REQUIREMENT:
Retype only the lines at the head of the records, first through the one with "export CORE_ASPECT_RATIO = 0.95", exactly as written.

INPUT DATA:
#####

===== flow/config.mk =====
export PLATFORM = sky130hd
export DESIGN_NAME = geofence
export DESIGN_NICKNAME = geofence
export VERILOG_FILES = /design/flow/design.v
export SDC_FILE = /design/flow/constraint.sdc
export NUM_CORES = 4
export LEC_CHECK = 0
export CAP_MARGIN = 20
export CORE_ASPECT_RATIO = 0.95
export CORE_MARGIN = 2
export CORE_UTILIZATION = 72
export CTS_CLUSTER_SIZE = 25
export GPL_ROUTABILITY_DRIVEN = 1
export HOLD_SLACK_MARGIN = -0.08
export MAX_ROUTING_LAYER = met5
export PLACE_DENSITY = 0.4
export SETUP_SLACK_MARGIN = 0.9
export SLEW_MARGIN = 20
export TNS_END_PERCENT = 70

===== flow/constraint.sdc =====
create_clock -name core_clock -period 6.4 [get_ports {clk}]
set_input_delay 1.2800 -clock core_clock [delete_from_list [all_inputs] [get_ports {clk}]]
set_output_delay 1.2800 -clock core_clock [all_outputs]
set_load 0.01 [all_outputs]

===== flow/design.v =====
module geofence ( clk,reset,X,Y,valid,is_inside);
input clk;
input reset;
input [9:0] X;
input [9:0] Y;
output reg valid;
output is_inside;
reg [2:0]state, next_state;
parameter IDLE = 3'd0,
	  READ = 3'd1,
      SORTING = 3'd2,
	  CAL = 3'd3,
	  OUT = 3'd4,
      BUFFF = 3'd5;
reg [2:0] sort_cnt;
reg [2:0] cnt;
reg [9:0] tmp_x[0:5];
reg [9:0] tmp_y[0:5];
reg [9:0] target_x;
reg [9:0] target_y;
reg [2:0] sort_idx;
reg signed [10:0] buf1;
reg signed [10:0] buf2;
reg signed [21:0] tmp;
reg done;
wire signed [21:0]mul;
assign mul = buf1 * buf2;
reg [5:0] result;
assign is_inside = &result | &(~result);
always@(posedge clk or posedge reset)begin
    if(reset)
        state <= IDLE;
    else 
        state <= next_state;
end
always@(*)begin
    if(reset)
        next_state = IDLE;
    else begin
        case(state)
            IDLE:
                next_state = READ;
            READ:begin
                if(done == 1) next_state = SORTING;
                else next_state = READ;  
            end
            SORTING:begin
                if(sort_idx == 0) next_state = CAL;
                else next_state = SORTING;
            end
            CAL:begin
                if(sort_idx == 6) next_state = OUT;
                else next_state = CAL;
            end 
            OUT:
                next_state = BUFFF;
            BUFFF:
                next_state = READ; 
            default:    next_state = IDLE;
        endcase
    end 
end
always@(posedge clk or posedge reset)begin
    if(reset)begin
        cnt <= 0;
        done <= 0;
        sort_cnt <= 1;
        sort_idx <= 4;
        valid <= 0;
    end
    else begin
        if(next_state == READ) begin
            valid <= 0;
            case(cnt)
                0:begin
                    target_x <= X;
                    target_y <= Y;
                end
                1:begin
                    tmp_x[0] <= X;
                    tmp_y[0] <= Y;
                end
                2:begin
                    tmp_x[1] <= X;
                    tmp_y[1] <= Y;
                end
                3:begin
                    tmp_x[2] <= X;
                    tmp_y[2] <= Y;
                end
                4:begin
                    tmp_x[3] <= X;
                    tmp_y[3] <= Y;
                end
                5:begin
                    tmp_x[4] <= X;
                    tmp_y[4] <= Y;
                end
                6:begin
                    tmp_x[5] <= X;
                    tmp_y[5] <= Y;
                end
            endcase
            if(cnt < 6)
                cnt <= cnt + 1;
            else begin
                cnt <= 0;
                done <= 1;
            end
        end
        else if(next_state == SORTING)begin
            done <= 0;
            case(cnt)
                0:begin
                    buf1 <= tmp_x[sort_cnt] - tmp_x[0];         
                    cnt <= cnt + 1;
                end
                1:begin      
                    buf2 <= tmp_y[sort_cnt+1] - tmp_y[0];    
                    cnt <= cnt + 1;
                end
                2:begin
                    tmp <= mul;
                    buf2 <= tmp_y[sort_cnt] - tmp_y[0];    
                    cnt <= cnt + 1;
                end
                3:begin
                    buf1 <= tmp_x[sort_cnt+1] - tmp_x[0];
                    cnt <= cnt + 1;
                end
                4:begin
                    if(tmp > mul)begin
                        cnt <= 5;
                    end
                    else begin
                        if(sort_cnt == sort_idx) begin
                            sort_idx <= sort_idx - 1;
                            sort_cnt <= 1;
                        end
                        else 
                            sort_cnt <= sort_cnt + 1;
                        cnt <= 0;
                    end
                end
                5:begin
                    tmp_x[sort_cnt] <= tmp_x[sort_cnt+1];
                    tmp_x[sort_cnt+1] <= tmp_x[sort_cnt];
                    tmp_y[sort_cnt] <= tmp_y[sort_cnt+1];
                    tmp_y[sort_cnt+1] <= tmp_y[sort_cnt];
                    if(sort_cnt == sort_idx) begin
                        sort_idx <= sort_idx - 1;
                        sort_cnt <= 1;
                    end
                    else 
                        sort_cnt <= sort_cnt + 1;
                    cnt <= 0;
                end
            endcase
        end
        else if(next_state == CAL)begin
            case(cnt)
            0:begin
                buf1 <= tmp_x[sort_idx] - target_x;
            end
            1:begin
                if(sort_idx == 5)
                    buf2 <= tmp_y[0] - target_y;
                else
                    buf2 <= tmp_y[sort_idx+1] - target_y;
            end
            2:begin
                tmp <= mul;
                buf2 <= tmp_y[sort_idx] - target_y;
            end
            3:begin
                if(sort_idx == 5)
                    buf1 <= tmp_x[0] - target_x;
                else
                    buf1 <= tmp_x[sort_idx+1] - target_x;
             end
            4:begin
                result[sort_idx] <= (tmp > mul);
                sort_idx <= sort_idx + 1;
            end
            endcase
            if(cnt < 4)begin
                cnt <= cnt + 1;
            end
            else 
                cnt <= 0;
        end
        else if(next_state == OUT)begin
            sort_idx <= 4;
            sort_cnt <= 1;
            cnt <= 0;
            valid <= 1;
        end
    end
end
endmodule

===== flow/run.sh =====
#!/bin/bash
# the make line also repeats each setting of config.mk as NAME=value (left out here)
make -C /OpenROAD-flow-scripts/flow DESIGN_CONFIG=/design/flow/config.mk WORK_HOME=/design/flow/orfs CLKGATE_MAP_FILE= finish

==> run summary, run 1 <==
number of synthesis warnings -> 3
Final HPWL DP -> 43,740 um
violation count after the first detailed-routing iteration -> 3,149
area of the multi-input gates -> 12,570 um^2
H-tree Lvls -> 1
routed metal-1 wire length -> 22,360 um
wire length of the first global-routing pass -> 100,400 um
ys async rst share -> 8.213%
area share of the leading cell type in the synthesized netlist -> 28.82%
setup slack of the critical path after layout -> -0.5120 ns
nets@finish -> 2,562
Clk Latency, worst-skew pair -> 0.54 ns
overall fraction of global-route tracks in use -> 44.38%
relative area change from synthesis to final layout -> 11.83%
worst min-delay path startpoint -> valid$_DFFE_PP0P_
kind of end point of the critical path -> flip-flop
Max Transition Viols Final -> 0
top-count cell post-synth -> sky130_fd_sc_hd__nand2_1
Sinks on Clock Net -> 207
number of fill cells in the layout -> 1,697
count of standard-cell rows -> 59
Fmax achieved -> 0.1447 GHz
critical path depth in cells -> 27
Relative slew margins -> 12.44%
storage element area -> 6136 um^2
count of nets left with antenna violations after detail routing -> 0
via count of the first global-routing pass -> 18,340
area fraction in and, or, nand and nor cells after synthesis -> 15.79%
remaining global-route overflow -> 0
largest stage delay on the critical path -> 0.53 ns
XOR/XNOR Fraction of Synth Area -> 2.566%
final count of negative-setup-slack endpoints -> 14
proportion of synthesized area in mux cells -> 4.690%
dominant cell type by count on the critical path -> sky130_fd_sc_hd__fa_1
Syn Area/Cell -> 8.860 um^2
area fraction in compound gates -> 18.07%
Post-Place Setup Slack -> -0.5547 ns
Residual DRC -> 0
routability congestion estimate from global placement -> 1.006
share of the clock period used by the worst path -> 108.0%
count of library flops with an enable pin -> 190
die area -> 28,830 um^2
CORE AREA -> 27,240 um^2
Post-Route Hold Slack -> 0.4720 ns
detailed-route wire length -> 65,450 um
library cell contributing the largest single delay on the critical path -> sky130_fd_sc_hd__fa_1
FP Util -> 72.67%
non-filler cells in the finished layout -> 2,668
FF-to-FF path depth -> 27
number of vias after detailed routing -> 18,480
type of the most critical hold path -> reg -> reg
Floorplan Nets -> 2,510
wire length on met2 -> 29,530 um
TritonCTS Buffers -> 24
uppermost layer routed -> met4
cell count after synthesis -> 2,234
endpoint of the worst register-to-register path -> sort_idx[2]$_DFFE_PP1P_
hold path cells -> 1
final number of hold-violating endpoints -> 0
largest fanout of any net on the critical path -> 6
number of iterations in the first detailed-routing pass -> 12
data required time at the worst endpoint -> 6.85 ns
final routed wire length divided by cell count -> 24.53 um
sequential cell area fraction in the yosys report -> 30.99%
antenna violations before repair -> 0
dominant delay contributor by cell family on the critical path -> adder cells
root buffer selected by CTS -> sky130_fd_sc_hd__clkbuf_16
number of warnings in the stage logs -> 48
maxcap violations -> 0
met3 wire len -> 8738 um
top logic cell family in the synthesized netlist -> adder cells
hold-fix buffer count after cts -> 0
adder share -> 20.64%
worst-case hold path end point -> valid$_DFFE_PP0P_
Distinct lib cells used -> 65
io pins -> 24
setup slack on the worst flop-to-flop path -> -0.51 ns
violated checks -> setup timing
Reg2Reg Launch Point -> buf2[8]$_DFFE_PP_
final critical path time including I/O delays and setup -> 6.912 ns
total inserted antenna cells -> 0
CTS clock-pin slew for the worst setup and hold paths -> 0.05 ns
Arrival @ worst endpoint -> 7.36 ns
chip area estimate from yosys synthesis -> 19,790 um^2
CTS tree -> yes
Worst Setup Start Kind -> flip-flop
DP Cell Count -> 2,605
cell area after synthesis -> 19,790 um^2
Chip Height -> 165.6 um
actual slew at the worst max-slew pin -> 1.310 ns
Die Span X -> 174.1 um
Crit Path Category -> reg -> reg
unrepaired setup endpoints after global routing -> yes
prevailing post-synth register cell -> sky130_fd_sc_hd__edfxtp_1
port bufs -> 23
capture point of the worst path -> sort_idx[2]$_DFFE_PP1P_
total buffers and inverters traversed by the critical path -> 6
run status -> failed layout checks
# Cells Yosys -> 2,234
Yosys top cell by area -> sky130_fd_sc_hd__edfxtp_1
Vias/cell -> 6.928
Clock Path Buffers -> 3
Flops after synth -> 207
maximum number of pins on one net before global-route repair -> 67
top cells by count, synth -> sky130_fd_sc_hd__nand2_1 (441), sky130_fd_sc_hd__inv_1 (237), sky130_fd_sc_hd__edfxtp_1 (190), sky130_fd_sc_hd__a31oi_1 (157), sky130_fd_sc_hd__ha_1 (133)
Layout Skew -> 0.02495 ns
top cells by area, synth -> sky130_fd_sc_hd__edfxtp_1 (29%), sky130_fd_sc_hd__fa_1 (12%), sky130_fd_sc_hd__ha_1 (8.4%)
Critical Path Source -> buf2[8]$_DFFE_PP_
==> metal layers <==
| layer | up-vias | track usage [%] |
|---|---|---|
| met2 | 1438 | 71.59 |
| li1 | 7976 | - |
| met1 | 8627 | 55.23 |
| met5 | - | 0 |
| met3 | 442 | 11.00 |
| met4 | 0 | 24.19 |
==> per-stage QoR <==
step                area [um^2]  setup TNS [ns]  utilization (%)
global route              22140          -9.710            81.26
finish                    22140          -6.064            81.26
floorplan                 19860         -0.6872                -
detailed placement        20990          -6.353            77.05
CTS                       21900          -3.587            80.41
global placement          20990          -3.082            77.05
==> cell type report <==
type                       count  area share (%)
clock inverter                 8          0.4070
tap                          366           2.069
clock buffer                  34           3.024
inverter                     238           4.036
multi-input combinational   1650           56.79
timing repair buffer         165           5.957
sequential                   207           27.72
==> timing repair <==
item | CTS | global route
resized | 22 | 39
pin swaps | 17 | 25
endpoints found under the setup margin | 14 | 18
buffers inserted | 11 | 10
==> inputs of run 2 (changes only) <==
CTS_CLUSTER_DIAMETER = 96   (was not set)
HOLD_SLACK_MARGIN = not set   (was -0.08)
PLACE_DENSITY = not set   (was 0.4)
PLACE_DENSITY_LB_ADDON = 0.26   (was not set)
SETUP_SLACK_MARGIN = not set   (was 0.9)
clock period = 6.04 ns   (was 6.4 ns; I/O delays follow)
==> run 2 against run 1 <==
The layout still fails its checks (setup timing); area after synthesis stayed put; synthesized cell count stayed put; non-clock buffer count is 11 higher; first-iteration DRC count is 7.1% higher.
==> run summary, run 2 <==
top cells by area, synth -> sky130_fd_sc_hd__edfxtp_1 (29%), sky130_fd_sc_hd__fa_1 (12%), sky130_fd_sc_hd__ha_1 (8.4%)
final number of hold-violating endpoints -> 0 (unchanged)
number of fill cells in the layout -> 1,708 (+0.65%)
overall fraction of global-route tracks in use -> 43.05% (-1.3 points)
relative area change from synthesis to final layout -> 10.33%
Post-Place Setup Slack -> -0.8714 ns (-0.3168 ns)
Fmax achieved -> 0.1432 GHz (-1.0%)
actual slew at the worst max-slew pin -> 1.311 ns (+0.0007264 ns)
Critical Path Source -> buf2[2]$_DFFE_PP_
count of nets left with antenna violations after detail routing -> 0 (unchanged)
H-tree Lvls -> 1 (unchanged)
proportion of synthesized area in mux cells -> 4.690% (unchanged)
Relative slew margins -> 12.61% (+0.16 points)
Clock Path Buffers -> 3 (unchanged)
Chip Height -> 165.6 um (unchanged)
die area -> 28,830 um^2 (unchanged)
Floorplan Nets -> 2,510 (unchanged)
XOR/XNOR Fraction of Synth Area -> 2.566% (unchanged)
Flops after synth -> 207 (unchanged)
sequential cell area fraction in the yosys report -> 30.99% (unchanged)
adder share -> 20.64% (unchanged)
worst min-delay path startpoint -> valid$_DFFE_PP0P_
type of the most critical hold path -> reg -> reg
Syn Area/Cell -> 8.860 um^2 (unchanged)
maximum number of pins on one net before global-route repair -> 99 (+48%)
io pins -> 24 (unchanged)
Reg2Reg Launch Point -> buf2[2]$_DFFE_PP_
dominant cell type by count on the critical path -> sky130_fd_sc_hd__fa_1
antenna violations before repair -> 0 (unchanged)
ys async rst share -> 8.213% (unchanged)
Distinct lib cells used -> 65 (unchanged)
TritonCTS Buffers -> 12 (-50%)
area fraction in and, or, nand and nor cells after synthesis -> 15.79% (unchanged)
Sinks on Clock Net -> 207 (unchanged)
violated checks -> setup timing
data required time at the worst endpoint -> 6.42 ns (-0.43 ns)
# Cells Yosys -> 2,234 (unchanged)
hold-fix buffer count after cts -> 0 (unchanged)
total buffers and inverters traversed by the critical path -> 4 (-2)
number of synthesis warnings -> 3 (unchanged)
wire length of the first global-routing pass -> 97,590 um (-2.8%)
hold path cells -> 1 (unchanged)
FP Util -> 72.67% (unchanged)
setup slack of the critical path after layout -> -0.9434 ns (-0.4314 ns)
count of library flops with an enable pin -> 190 (unchanged)
number of warnings in the stage logs -> 46 (-4.2%)
kind of end point of the critical path -> flip-flop
worst-case hold path end point -> valid$_DFFE_PP0P_
top-count cell post-synth -> sky130_fd_sc_hd__nand2_1
CTS tree -> yes
remaining global-route overflow -> 0 (unchanged)
Layout Skew -> 0.04225 ns (+0.01730 ns)
count of standard-cell rows -> 59 (unchanged)
endpoint of the worst register-to-register path -> sort_idx[0]$_DFFE_PP0P_
final critical path time including I/O delays and setup -> 6.983 ns (+0.07138 ns)
total inserted antenna cells -> 0 (unchanged)
area share of the leading cell type in the synthesized netlist -> 28.82% (unchanged)
final count of negative-setup-slack endpoints -> 14 (unchanged)
nets@finish -> 2,561 (-0.039%)
setup slack on the worst flop-to-flop path -> -0.94 ns (-0.43 ns)
number of iterations in the first detailed-routing pass -> 14 (+2)
capture point of the worst path -> sort_idx[0]$_DFFE_PP0P_
Setup TNS -> -11.61 ns (-5.549 ns)
chip area estimate from yosys synthesis -> 19,790 um^2 (unchanged)
Vias/cell -> 7.006 (+1.1%)
cell area after synthesis -> 19,790 um^2 (unchanged)
Clk Latency, worst-skew pair -> 0.51 ns (-0.03 ns)
top cells by count, synth -> sky130_fd_sc_hd__nand2_1 (441), sky130_fd_sc_hd__inv_1 (237), sky130_fd_sc_hd__edfxtp_1 (190), sky130_fd_sc_hd__a31oi_1 (157), sky130_fd_sc_hd__ha_1 (133)
Crit Path Category -> reg -> reg
Residual DRC -> 0 (unchanged)
library cell contributing the largest single delay on the critical path -> sky130_fd_sc_hd__fa_1
area fraction in compound gates -> 18.07% (unchanged)
Yosys top cell by area -> sky130_fd_sc_hd__edfxtp_1
prevailing post-synth register cell -> sky130_fd_sc_hd__edfxtp_1
Worst Setup Start Kind -> flip-flop
detailed-route wire length -> 64,060 um (-2.1%)
root buffer selected by CTS -> sky130_fd_sc_hd__clkbuf_16
number of vias after detailed routing -> 18,600 (+0.61%)
Max Transition Viols Final -> 0 (unchanged)
run status -> failed layout checks
final routed wire length divided by cell count -> 24.14 um (-1.6%)
dominant delay contributor by cell family on the critical path -> adder cells
unrepaired setup endpoints after global routing -> yes
share of the clock period used by the worst path -> 115.6% (+7.6 points)
CORE AREA -> 27,240 um^2 (unchanged)
Arrival @ worst endpoint -> 7.36 ns (about the same)
routability congestion estimate from global placement -> 0.9805 (-2.5%)
top logic cell family in the synthesized netlist -> adder cells
maxcap violations -> 0 (unchanged)
CTS clock-pin slew for the worst setup and hold paths -> 0.11 ns (+0.06 ns)
FF-to-FF path depth -> 27 (unchanged)
largest fanout of any net on the critical path -> 6 (unchanged)
critical path depth in cells -> 27 (unchanged)
via count of the first global-routing pass -> 18,370 (+0.19%)
cell count after synthesis -> 2,234 (unchanged)
violation count after the first detailed-routing iteration -> 3,374 (+7.1%)
port bufs -> 23 (unchanged)
largest stage delay on the critical path -> 0.55 ns (+0.02 ns)
Final HPWL DP -> 43,400 um (-0.78%)
Die Span X -> 174.1 um (unchanged)
==> run 2: final cells by class <==
cell class / instances / area, um^2 / share of cell area, %
clock buffer: 14 / 329.1 / 1.507
clock inverter: 3 / 50.05 / 0.2292
inverter: 238 / 893.4 / 4.091
multi-input combinational: 1650 / 12550 / 57.46
sequential: 207 / 6135 / 28.09
tap: 366 / 457.9 / 2.097
timing repair buffer: 176 / 1425 / 6.526
==> run 2: what timing repair did <==
item | in CTS | in global routing
pin swaps | 8 | 18
gates resized | 21 | 19
setup endpoints to repair | 14 | 14
buffers inserted | 10 | 10
==> run 2: metrics by stage <==
step	cells	hold WS (ns)	area, um^2	util, %
3_3_place_gp	2618	0.5259	21120	77.54
3_5_place_dp	2618	0.5368	21120	77.54
5_1_grt	2654	0.5805	21840	80.17
6_report	2654	0.5600	21840	80.17
4_1_cts	2644	0.5603	21650	79.50
2_1_floorplan	2234	0.4909	19860	-
==> run 2: metal layers <==
| metal | vias to the layer above | global-route usage [%] | part of all wire, % |
|---|---|---|---|
| li1 | 7941 | - | - |
| met1 | 8552 | 52.31 | 33 |
| met2 | 1605 | 67.30 | 44 |
| met3 | 497 | 12.28 | 14 |
| met4 | 0 | 28.43 | 8.4 |
| met5 | - | 0 | 0 |
==> inputs of run 3 (changes only) <==
CORE_ASPECT_RATIO = not set   (was 0.95)
CORE_UTILIZATION = 40   (was 72)
CTS_CLUSTER_DIAMETER = not set   (was 96)
CTS_CLUSTER_SIZE = not set   (was 25)
GPL_ROUTABILITY_DRIVEN = not set   (was 1)
MAX_ROUTING_LAYER = not set   (was met5)
PLACE_DENSITY_LB_ADDON = not set   (was 0.26)
TNS_END_PERCENT = not set   (was 70)
clock period = 5.14 ns   (was 6.04 ns; I/O delays follow)
==> run 3 against run 2 <==
Still fails the layout checks on setup timing; sequential cell count unchanged; die area up 78%; non-clock buffer count rose by 46; clock skew shrank 0.022 ns; worst hold slack got worse by 0.055 ns; synthesized cell count unchanged; largest cell class unchanged.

#####

WRITTEN RESPONSE:
===== flow/config.mk =====
export PLATFORM = sky130hd
export DESIGN_NAME = geofence
export DESIGN_NICKNAME = geofence
export VERILOG_FILES = /design/flow/design.v
export SDC_FILE = /design/flow/constraint.sdc
export NUM_CORES = 4
export LEC_CHECK = 0
export CAP_MARGIN = 20
export CORE_ASPECT_RATIO = 0.95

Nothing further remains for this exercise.